Eurokrise schaukelt aus dem Untergrund empor


Die Eurokrise schaukelt sich wieder aus dem abgedeckten Untergrund empor. Mit dem Verzicht auf die Ursachenbekämpfung sind jegliche Maßnahmen gegen die Symptome ohnehin sinnlos und bieten lediglich Zeit für eine weitere Verzögerung des Zusammenbruchs.

Euro-Retter sind um weitere Verzögerung bemüht

Eurokrise

Der Zusammenbruch ist 'natürlich vorgegeben'

Die Krisenlage rund um den Euro spitzt sich wieder zu. Auch wenn Politik und deren wohlgesonnenen Ökonomen von einer abgeklungenen Euro- und Staatsschuldenkrise sprachen, ist in Wahrheit die dramatische Lage lediglich mit oft irgendeiner unsauberen Maßnahme unter einen Pflaster versteckt worden. Symptome wurden behandelt, nie aber die Ursache. Im Untergrund entzündet sich die offen liegende Wunde immer weiter und die “Euro-Retter” sind lediglich darum bemüht, die Pflaster mit Mullbinden zu ersetzen.

Mit dem näher rückenden Termin einer nächsten notwendigen Tranche aus dem dritten Kreditprogramm ist der übliche Streit zwischen Athen, den EU-Politikern und dem Internationalen Währungsfonds (IWF) wieder voll entfesselt. Man bemüht sich weiterhin um positive Stimmung, wie der kürzlich wiedergewählte ESM-Chef Klaus Regling unter Beweis stellte. Griechenland sei auf einem guten Weg und ein weiteres Kreditprogramm sei voraussichtlich nicht mehr notwendig, so seine Einschätzung.

Die EU-Kommission ermahnte Italien zu einer überfälligen Entscheidung, wie nun endlich die Staatsschulden vermindert werden könnten. Italiens Schuldenquote liegt inzwischen im Bereich von 133 Prozent des BIP. Der Bankensektor ist am Kippen und Rom verstieß mit dem Segen Brüssels gegen die geltende “Bail-In-Regel” und setzte gemäß dem eigentlich abgeschafften “Bail-Out” einen milliardenschweren Bankenhilfsfonds aus Mitteln der Steuerzahler auf.

Portugals Schuldenstand hat inzwischen wieder den Bereich kurz vor der “Rettung” erreicht. Die Wirtschaft lahmt und dürfte in naher Zukunft ohne Zuschüsse nicht mehr über die Runden kommen.

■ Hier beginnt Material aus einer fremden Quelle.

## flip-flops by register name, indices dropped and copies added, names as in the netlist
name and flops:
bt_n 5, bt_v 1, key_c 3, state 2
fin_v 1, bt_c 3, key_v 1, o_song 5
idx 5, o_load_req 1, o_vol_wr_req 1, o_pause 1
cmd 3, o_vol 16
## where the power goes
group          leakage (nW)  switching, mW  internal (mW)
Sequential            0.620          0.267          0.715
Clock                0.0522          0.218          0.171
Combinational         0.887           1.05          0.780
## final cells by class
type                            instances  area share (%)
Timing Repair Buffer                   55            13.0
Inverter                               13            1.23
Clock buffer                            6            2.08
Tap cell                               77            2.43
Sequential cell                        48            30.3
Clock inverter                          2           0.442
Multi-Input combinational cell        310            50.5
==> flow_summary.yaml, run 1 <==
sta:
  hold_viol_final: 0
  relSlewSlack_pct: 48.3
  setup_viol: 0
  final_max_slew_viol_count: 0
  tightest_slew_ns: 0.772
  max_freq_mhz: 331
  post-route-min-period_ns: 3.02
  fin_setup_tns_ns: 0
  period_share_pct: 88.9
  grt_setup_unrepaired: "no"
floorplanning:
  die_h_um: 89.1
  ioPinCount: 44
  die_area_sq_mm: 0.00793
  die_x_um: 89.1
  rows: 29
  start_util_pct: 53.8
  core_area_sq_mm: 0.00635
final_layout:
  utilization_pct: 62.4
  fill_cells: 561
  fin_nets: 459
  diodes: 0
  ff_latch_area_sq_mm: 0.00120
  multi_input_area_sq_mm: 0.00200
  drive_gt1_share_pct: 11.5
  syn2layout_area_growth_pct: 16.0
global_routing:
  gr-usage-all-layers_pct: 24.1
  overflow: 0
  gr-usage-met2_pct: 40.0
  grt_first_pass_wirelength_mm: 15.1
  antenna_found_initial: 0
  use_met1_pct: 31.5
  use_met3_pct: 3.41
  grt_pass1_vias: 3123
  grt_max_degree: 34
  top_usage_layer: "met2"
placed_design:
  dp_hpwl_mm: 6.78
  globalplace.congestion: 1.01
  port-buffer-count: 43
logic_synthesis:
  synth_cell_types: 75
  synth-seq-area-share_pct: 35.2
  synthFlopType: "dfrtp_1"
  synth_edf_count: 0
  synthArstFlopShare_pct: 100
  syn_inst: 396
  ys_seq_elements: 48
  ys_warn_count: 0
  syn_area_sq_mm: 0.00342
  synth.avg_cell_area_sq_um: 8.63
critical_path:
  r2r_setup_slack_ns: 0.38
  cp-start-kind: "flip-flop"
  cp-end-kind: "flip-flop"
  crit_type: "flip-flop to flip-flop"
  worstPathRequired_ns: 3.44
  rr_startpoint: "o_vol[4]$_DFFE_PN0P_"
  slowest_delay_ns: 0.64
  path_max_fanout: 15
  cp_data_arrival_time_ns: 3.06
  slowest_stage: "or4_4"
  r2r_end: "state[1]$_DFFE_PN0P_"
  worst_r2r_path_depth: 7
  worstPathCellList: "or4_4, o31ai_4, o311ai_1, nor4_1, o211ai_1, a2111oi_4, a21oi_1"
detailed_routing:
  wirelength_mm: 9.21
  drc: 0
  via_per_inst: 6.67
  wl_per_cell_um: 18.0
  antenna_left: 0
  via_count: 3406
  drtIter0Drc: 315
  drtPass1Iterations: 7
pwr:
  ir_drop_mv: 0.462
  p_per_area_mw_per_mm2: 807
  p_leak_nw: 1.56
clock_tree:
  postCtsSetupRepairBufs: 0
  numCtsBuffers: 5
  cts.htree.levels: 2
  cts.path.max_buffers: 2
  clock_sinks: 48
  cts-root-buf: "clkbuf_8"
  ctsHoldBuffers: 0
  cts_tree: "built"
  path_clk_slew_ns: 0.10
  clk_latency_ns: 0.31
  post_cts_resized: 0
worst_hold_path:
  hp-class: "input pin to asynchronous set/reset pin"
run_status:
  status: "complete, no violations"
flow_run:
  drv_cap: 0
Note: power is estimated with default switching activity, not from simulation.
===== src/rtl/pwm_pkg.sv =====
// rtl/pwm_pkg.sv - shared constants and FSM state encodings for the PWM capture block
package pwm_pkg;

   localparam int CTR_LEN_DEF  = 16;
   localparam int FILT_LEN_DEF = 3;

   typedef logic [1:0] pwm_state_t;

   localparam logic [1:0] ST_IDLE = 2'd0;
   localparam logic [1:0] ST_HIGH = 2'd1;
   localparam logic [1:0] ST_LOW  = 2'd2;

endpackage


===== src/rtl/pwm_capture_if.sv =====
// rtl/pwm_capture_if.sv - measurement result bus (width/period/valid/timeout) of pwm_capture
interface pwm_capture_if
   import pwm_pkg::*;
#(
   parameter int CTR_LEN = CTR_LEN_DEF
);

   logic [CTR_LEN-1:0] width;
   logic [CTR_LEN-1:0] period;
   logic               valid;
   logic               timeout;

   modport master (output width, output period, output valid, output timeout);
   modport slave  (input  width, input  period, input  valid, input  timeout);

endinterface


===== src/rtl/pwm_edge_sync.sv =====
// rtl/pwm_edge_sync.sv - pwm_in synchronizer, optional glitch filter and registered edge detect
// Optional filter enabled by macro PWM_CAPTURE_GLITCH_FILTER_EN.
module pwm_edge_sync
   import pwm_pkg::*;
#(
   parameter int FILT_LEN = FILT_LEN_DEF
) (
   input  logic clk,
   input  logic rst,
   input  logic din,
   output logic level,
   output logic rise,
   output logic fall
);

   if (FILT_LEN < 1) begin : g_bad_filt_len
      $error("pwm_edge_sync: FILT_LEN must be at least 1");
   end

   logic s1;
   logic sync;
   logic sv1;
   logic sv2;
   logic seen_low;
   logic src;
   logic src_d;

   // sv1/sv2 mark when sync holds a real sample rather than its reset value;
   // rises are only trusted once a genuine low has been seen, so a pulse
   // already high when reset releases is never mistaken for an edge.
   always_ff @(posedge clk or negedge rst) begin
      if (!rst) begin
         s1       <= 1'b0;
         sync     <= 1'b0;
         sv1      <= 1'b0;
         sv2      <= 1'b0;
         seen_low <= 1'b0;
      end else begin
         s1       <= din;
         sync     <= s1;
         sv1      <= 1'b1;
         sv2      <= sv1;
         seen_low <= seen_low | (sv2 & ~sync);
      end
   end

`ifdef PWM_CAPTURE_GLITCH_FILTER_EN
   localparam int FCW = $clog2(FILT_LEN + 1);

   logic           filt;
   logic [FCW-1:0] fcnt;

   always_ff @(posedge clk or negedge rst) begin
      if (!rst) begin
         filt <= 1'b0;
         fcnt <= '0;
      end else if (sync == filt) begin
         fcnt <= '0;
      end else if (fcnt == FCW'(FILT_LEN - 1)) begin
         filt <= sync;
         fcnt <= '0;
      end else begin
         fcnt <= fcnt + 1'b1;
      end
   end

   assign src = filt;
`else
   assign src = sync;
`endif

   always_ff @(posedge clk or negedge rst) begin
      if (!rst) begin
         src_d <= 1'b0;
         rise  <= 1'b0;
         fall  <= 1'b0;
      end else begin
         src_d <= src;
         rise  <= seen_low & src & ~src_d;
         fall  <= src_d & ~src;
      end
   end

   assign level = src_d;

endmodule


===== src/rtl/pwm_capture.sv =====
// rtl/pwm_capture.sv - PWM high-time and period capture with saturation timeout
// Optional input glitch filter enabled by macro PWM_CAPTURE_GLITCH_FILTER_EN.
module pwm_capture
   import pwm_pkg::*;
#(
   parameter int CTR_LEN  = CTR_LEN_DEF,
   parameter int FILT_LEN = FILT_LEN_DEF
) (
   input  logic           clk,
   input  logic           rst,
   input  logic           pwm_in,
   pwm_capture_if.master  cap
);

   localparam logic [CTR_LEN-1:0] CNT_MAX = '1;
   localparam logic [CTR_LEN-1:0] CNT_ONE = {{(CTR_LEN-1){1'b0}}, 1'b1};

   logic level_unused;
   logic rise;
   logic fall;

   pwm_state_t         state;
   logic [CTR_LEN-1:0] hi_cnt;
   logic [CTR_LEN-1:0] per_cnt;
   logic [CTR_LEN-1:0] width_q;
   logic [CTR_LEN-1:0] period_q;
   logic               valid_q;
   logic               timeout_q;

   pwm_edge_sync #(
      .FILT_LEN (FILT_LEN)
   ) u_edge (
      .clk   (clk),
      .rst   (rst),
      .din   (pwm_in),
      .level (level_unused),
      .rise  (rise),
      .fall  (fall)
   );

   // The edge cycle is the first cycle of the new phase, so counters restart
   // at 1 on a rise and hi_cnt stops before the fall cycle is counted.
   always_ff @(posedge clk or negedge rst) begin
      if (!rst) begin
         state     <= ST_IDLE;
         hi_cnt    <= '0;
         per_cnt   <= '0;
         width_q   <= '0;
         period_q  <= '0;
         valid_q   <= 1'b0;
         timeout_q <= 1'b0;
      end else begin
         valid_q   <= 1'b0;
         timeout_q <= 1'b0;
         case (state)
            ST_IDLE: begin
               hi_cnt  <= '0;
               per_cnt <= '0;
               if (rise) begin
                  state   <= ST_HIGH;
                  hi_cnt  <= CNT_ONE;
                  per_cnt <= CNT_ONE;
               end
            end
            ST_HIGH: begin
               if (per_cnt == CNT_MAX) begin
                  timeout_q <= 1'b1;
                  state     <= ST_IDLE;
                  hi_cnt    <= '0;
                  per_cnt   <= '0;
               end else if (fall) begin
                  state   <= ST_LOW;
                  per_cnt <= per_cnt + CNT_ONE;
               end else begin
                  hi_cnt  <= hi_cnt + CNT_ONE;
                  per_cnt <= per_cnt + CNT_ONE;
               end
            end
            ST_LOW: begin
               // A rise on the saturation cycle still closes a valid period.
               if (rise) begin
                  width_q  <= hi_cnt;
                  period_q <= per_cnt;
                  valid_q  <= 1'b1;
                  state    <= ST_HIGH;
                  hi_cnt   <= CNT_ONE;
                  per_cnt  <= CNT_ONE;
               end else if (per_cnt == CNT_MAX) begin
                  timeout_q <= 1'b1;
                  state     <= ST_IDLE;
                  hi_cnt    <= '0;
                  per_cnt   <= '0;
               end else begin
                  per_cnt <= per_cnt + CNT_ONE;
               end
            end
            default: begin
               state   <= ST_IDLE;
               hi_cnt  <= '0;
               per_cnt <= '0;
            end
         endcase
      end
   end

   assign cap.width   = width_q;
   assign cap.period  = period_q;
   assign cap.valid   = valid_q;
   assign cap.timeout = timeout_q;

endmodule


===== src/flat_wrapper.sv =====
// flat-port wrapper written by rule: the top's interface ports become plain ports
module pwm_capture_flat import pwm_pkg::*;
#(
   parameter int CTR_LEN  = CTR_LEN_DEF,
   parameter int FILT_LEN = FILT_LEN_DEF
)
  (clk, rst, pwm_in, cap_width, cap_period, cap_valid, cap_timeout);
  pwm_capture_if #(.CTR_LEN(CTR_LEN)) cap_i ();
  input  logic clk;
  input  logic rst;
  input  logic pwm_in;
  output wire logic [$bits(cap_i.width)-1:0] cap_width;
  output wire logic [$bits(cap_i.period)-1:0] cap_period;
  output wire logic [$bits(cap_i.valid)-1:0] cap_valid;
  output wire logic [$bits(cap_i.timeout)-1:0] cap_timeout;
  assign cap_width = cap_i.width;
  assign cap_period = cap_i.period;
  assign cap_valid = cap_i.valid;
  assign cap_timeout = cap_i.timeout;
  pwm_capture #(.CTR_LEN(CTR_LEN), .FILT_LEN(FILT_LEN)) u_core (.clk(clk), .rst(rst), .pwm_in(pwm_in), .cap(cap_i));
endmodule

===== config.mk =====
export PLATFORM = sky130hd
export DESIGN_NAME = pwm_capture_flat
export DESIGN_NICKNAME = d
export VERILOG_FILES = /design/src/rtl/pwm_pkg.sv /design/src/rtl/pwm_capture_if.sv /design/src/rtl/pwm_edge_sync.sv /design/src/rtl/pwm_capture.sv /design/src/flat_wrapper.sv
export SDC_FILE = /design/constraint.sdc
export NUM_CORES = 1
export LEC_CHECK = 0
export CAP_MARGIN = 0
export CORE_MARGIN = 2
export CORE_UTILIZATION = 40
export DETAILED_ROUTE_END_ITERATION = 8
export MAX_ROUTING_LAYER = met4
export PLACE_DENSITY_LB_ADDON = 0.3
export REMOVE_ABC_BUFFERS = 1
export SYNTH_ARGS = -nofsm -noshare
export SYNTH_HDL_FRONTEND = slang
export SYNTH_SLANG_ARGS = --single-unit

===== constraint.sdc =====
create_clock -name clk -period 2.5 [get_ports clk]
set_clock_uncertainty 0.2 [all_clocks]
set_input_delay 0.25 -clock clk [delete_from_list [all_inputs] [get_ports clk]]
set_output_delay 0.25 -clock clk [all_outputs]
set_load 0.005 [all_outputs]

==> results.yml <==
routing:
  drt_iter0_drc: 78
  drc: 0
  wire_per_inst_um: 14.82
  vias: 2433
  viasPerCell: 5.266
  ant_nets: 0
  totalWireLength_um: 6846
  first_pass_iters: 4
synth:
  synth_edf_count: 0
  synth_area_sq_mm: 0.003520
  synth.yosys.seq_area_share: 0.5403
  yosys.area.top_type: "dfrtp_1"
  yosys.cell_types.count: 52
  synth.area.top_cells: "dfrtp_1 54%, mux2_2 9.9%, nor2_1 2.7%"
  synth_warnings: 0
  syn_area_per_cell_sq_um: 11.46
  async_reset_ff_frac: 1.000
  yosysTopAreaCellShare: 0.5403
  ys_ff_latch: 76
  ys.flop_type: "dfrtp_1"
  syn_inst: 307
place:
  place_congestion: 0.8271
  io_buffers: 36
  dp_hpwl_um: 4665
setup_path:
  max_stage_delay_ns: 0.51
  start_kind: "flop"
  worstPathRequired_ns: 2.57
  end_kind: "flop"
  worstSetupPathType: "flop to flop"
  cp_max_fo: 7
  worst_path_max_delay_cell: "or4_1"
  cp_cell_sequence: "inv_1 > ha_1 > nor2b_1 > or3_4 > or4_1 > a21oi_1"
  critPathArrivalTime_ns: 2.37
pwr:
  p_leak_nw: 1.935
  swShare: 0.3049
  internal-power_mw: 2.201
  p_clk_frac: 0.310
  p_comb_frac: 0.246
  finalPower_mw: 3.167
  switchingPower_mw: 0.9656
  vdd_drop_max_v: 0.0003545
  p_seq_frac: 0.443
  power.density_mw_per_mm2: 747.1
status:
  outcome: "complete, no violations"
grt:
  grt_usage: 0.1610
  grt_max_degree: 41
  antenna_found_initial: 0
  grt_pass1_wl_um: 11920
  grt_pass1_vias: 2454
  overflow: 0
sta:
  min_period_ns: 2.298
  rsz0062_at_grt: "no"
  setup_viol: 0
  setup_tns_ns: 0
  min_period_over_period: 0.9192
  finalMaxSlewViolations: 0
  fmax_mhz: 435.2
  hold_viol: 0
cts:
  cts.sinks: 76
  htreeDepth: 3
  cts_resized: 0
  clk_latency_ns: 0.35
  cts_tree: "done"
  numCtsBuffers: 9
  cts-root-buf: "clkbuf_8"
  clkTransAtPathRegs_ns: 0.08
  cts_max_path_buffers: 2
floorplan:
  die_w_um: 97.81
  start_util: 0.4076
  fp.coreArea_sq_mm: 0.008636
  die_h_um: 97.81
  io_pins: 37
  rows: 34
  die_area_sq_mm: 0.009566
final_layout:
  antenna_cells: 0
  area_delta_synth_final_pct: 20.44
  nNetsFinal: 360
  layout-drive-gt1-share: 0.1780
job:
  max_cap_violations: 0
min_path:
  min_path_type: "input port to flop"
[power groups by stage]
stage | logic [mW] | registers, mW | clock network, mW
after floorplan | 0.482 | 1.42 | 0
after global placement | 0.777 | 1.43 | 0
after detailed placement | 0.785 | 1.43 | 0
after CTS | 0.790 | 1.41 | 1.00
after global routing | 0.887 | 1.42 | 1.06
final | 0.780 | 1.40 | 0.982
[metrics by stage]
step | instance area, sq um | cells | utilization | worst slack, ns | hold slack (ns)
2_1_floorplan | 3461 | 295 | - | 0.2715 | -0.2456
6_report | 4239 | 462 | 0.4909 | 0.2020 | 0.1446
3_3_place_gp | 4019 | 446 | 0.4654 | 0.2764 | 0.04702
4_1_cts | 4239 | 462 | 0.4909 | 0.2033 | 0.1381
5_1_grt | 4239 | 462 | 0.4909 | 0.07258 | 0.1339
3_5_place_dp | 4019 | 446 | 0.4654 | 0.2334 | 0.04727
[path summary, 6_finish.rpt]
check,from,to,slack (ns),depth (start not counted)
worst max-delay path,u_core.state[0],u_core.hi_cnt[14],0.20,6
worst min-delay path,pwm_in,u_core.u_edge.s1,0.14,1
worst max register to register,u_core.state[0],u_core.hi_cnt[14],0.20,6
worst min register to register,u_core.u_edge.sv1,u_core.u_edge.sv2,0.15,0
max in group asynchronous,rst,u_core.cap.period[10],1.33,3
min in group asynchronous,rst,u_core.cap.width[10],0.20,2
[cell families (layout without fill, tap and decap cells)]
| family | Yosys count | count (layout) | share of synthesized area |
|---|---|---|---|
| DFF | 76 | 76 | 0.5403 |
| buffers and inverters | 21 | 68 | 0.02631 |
| AOI/OAI and AO/OA | 47 | 47 | 0.08532 |
| muxes | 34 | 34 | 0.1077 |
| adders and majority gates | 7 | 7 | 0.02488 |
| and+or+nand+nor | 107 | 107 | 0.1795 |
| xor gates and xnor gates | 14 | 14 | 0.03484 |
| other | 1 | 1 | 0.001065 |
[placed cells by master (no fill, tap or decap), drive strengths merged, types with 2 or more instances in the layout]
cell	Yosys	layout
dfrtp	76	76
clkdlybuf4s50	0	35
mux2	31	31
nor2	26	26
nand2	17	17
a21oi	17	17
clkbuf	8	12
nand3	10	10
nor4	10	10
inv	9	9
xnor2	9	9
o21ai	9	9
nor3	8	8
buf	4	8
nand4	8	8
ha	7	7
xor2	5	5
or3	5	5
and3	4	4
and2	4	4
and4	4	4
a31oi	4	4
nor2b	3	3
mux2i	3	3
o211a	3	3
a21o	2	2
a41oi	2	2
clkinvlp	0	2
or4	2	2
[sequential cells by signal (all words and copies together) (netlist names), 2 cells and up]
register           cells
u_core.cap.period     16
u_core.hi_cnt         16
u_core.state           2
u_core.per_cnt        16
u_core.cap.width      16
[synth_stat cells (2+ instances only)]
library cell	n
dfrtp_1	76
and3_1	4
o21ai_0	9
inv_1	9
a41oi_1	2
or3_1	4
xnor2_1	9
buf_2	2
and2_1	4
ha_1	7
nand3_1	10
mux2i_1	3
a21oi_1	17
a21o_1	2
nor3_1	8
o211a_1	3
and4_1	4
nand4_1	6
nand2_1	17
clkbuf_1	8
xor2_1	5
nor4_1	9
nor2b_1	3
nor2_1	25
mux2_2	31
a31oi_1	4
[per-layer routing]
layer	share of wire	global-route usage	up-vias
li1	-	-	1194
met5	0	-	-
met1	0.46	0.1985	1177
met3	0.041	0.04152	12
met4	0.015	0.06624	0
met2	0.48	0.2541	50
[worst max-delay path: cells and delay by family, from the launching register on]
family / cells / cell delay (ns)
and+or+nand+nor: 3 / 1.12
DFF: 1 / 0.41
adders and majority gates: 1 / 0.24
AOI/OAI and AO/OA: 1 / 0.15
buffers and inverters: 1 / 0.09
[final cells by class]
class	count	area [sq um]
Sequential cell	76	1902
Fill cell	770	4397
Inverter	9	33.78
Clock inverter	3	45.04
Clock buffer	12	165.2
Multi-Input combinational cell	210	1525
Tap cell	108	135.1
Timing Repair Buffer	44	432.9
[what timing repair did]
action	4_1_cts	5_1_grt
endpoints found under the hold margin	36	0
buffers inserted	0	0
hold buffers	1	0
No activity file was read; power rests on OpenSTA's default activity.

So ganz nebenbei brodelt es bei den Wirtschaftsgrößen Spanien und Frankreich ebenfalls ordentlich. Vor allem bei Frankreich dürften bald wieder die Forderungen nach der Rückgewinnung des Vertrauens der Finanzmärkte zu hören sein. Die Renditen für Frankreichs Staatsanleihen klettern unverdrossen in die Höhe. Ein Hinweis auf den Vertrauensverlust der Anleger, bzw. deren Einschätzung höherer Risiken.

Die Wunde kann auch mit Mullbinden und Gips zugepflastert werden, es wird nur kosmetische Wirkung haben solange die Ursache dafür nicht einmal in Frage gestellt wird. Die Banken sind die mittelbaren Urheber der Staatsschuldenkrise. Sie nutzen lediglich das ihnen exklusiv zur Verfügung gestellte Recht, Geld ausschließlich zur Kreditvergabe aus dem Nichts zu erzeugen und dafür auch noch Zinsen zu verlangen. Ein Geldsystem, das auf völlig “natürlichem Wege” zum Zusammenbruch führen muss, da auch die verlangten Zinsen nur durch die erneute Aufnahme eines Kredits generiert werden können. Das verzinste Schuldgeldsystem wurde bisher von keinem der von den Leitmedien hofierten Ökonomen hinterfragt.

Eine Verzögerung kann nicht in unendliche Länge ausgedehnt werden, das wissen auch die Verantwortlichen. Die Frage lautet lediglich, welcher Eckpfeiler anvisiert wurde, bis auch der letzte Faden reißen darf. Es könnte sich um das ausreichende Scheffeln realer Werte anhand fiktiv geschaffenes Kapitals handeln sowie um die geopolitische Sicherung der Rohstoff-Vorkommen im Nahen und Mittleren Osten, in Verbindung mit einem abgeschlossenen Stellungsbezug militärischer Einheiten rund um Iran und Russland.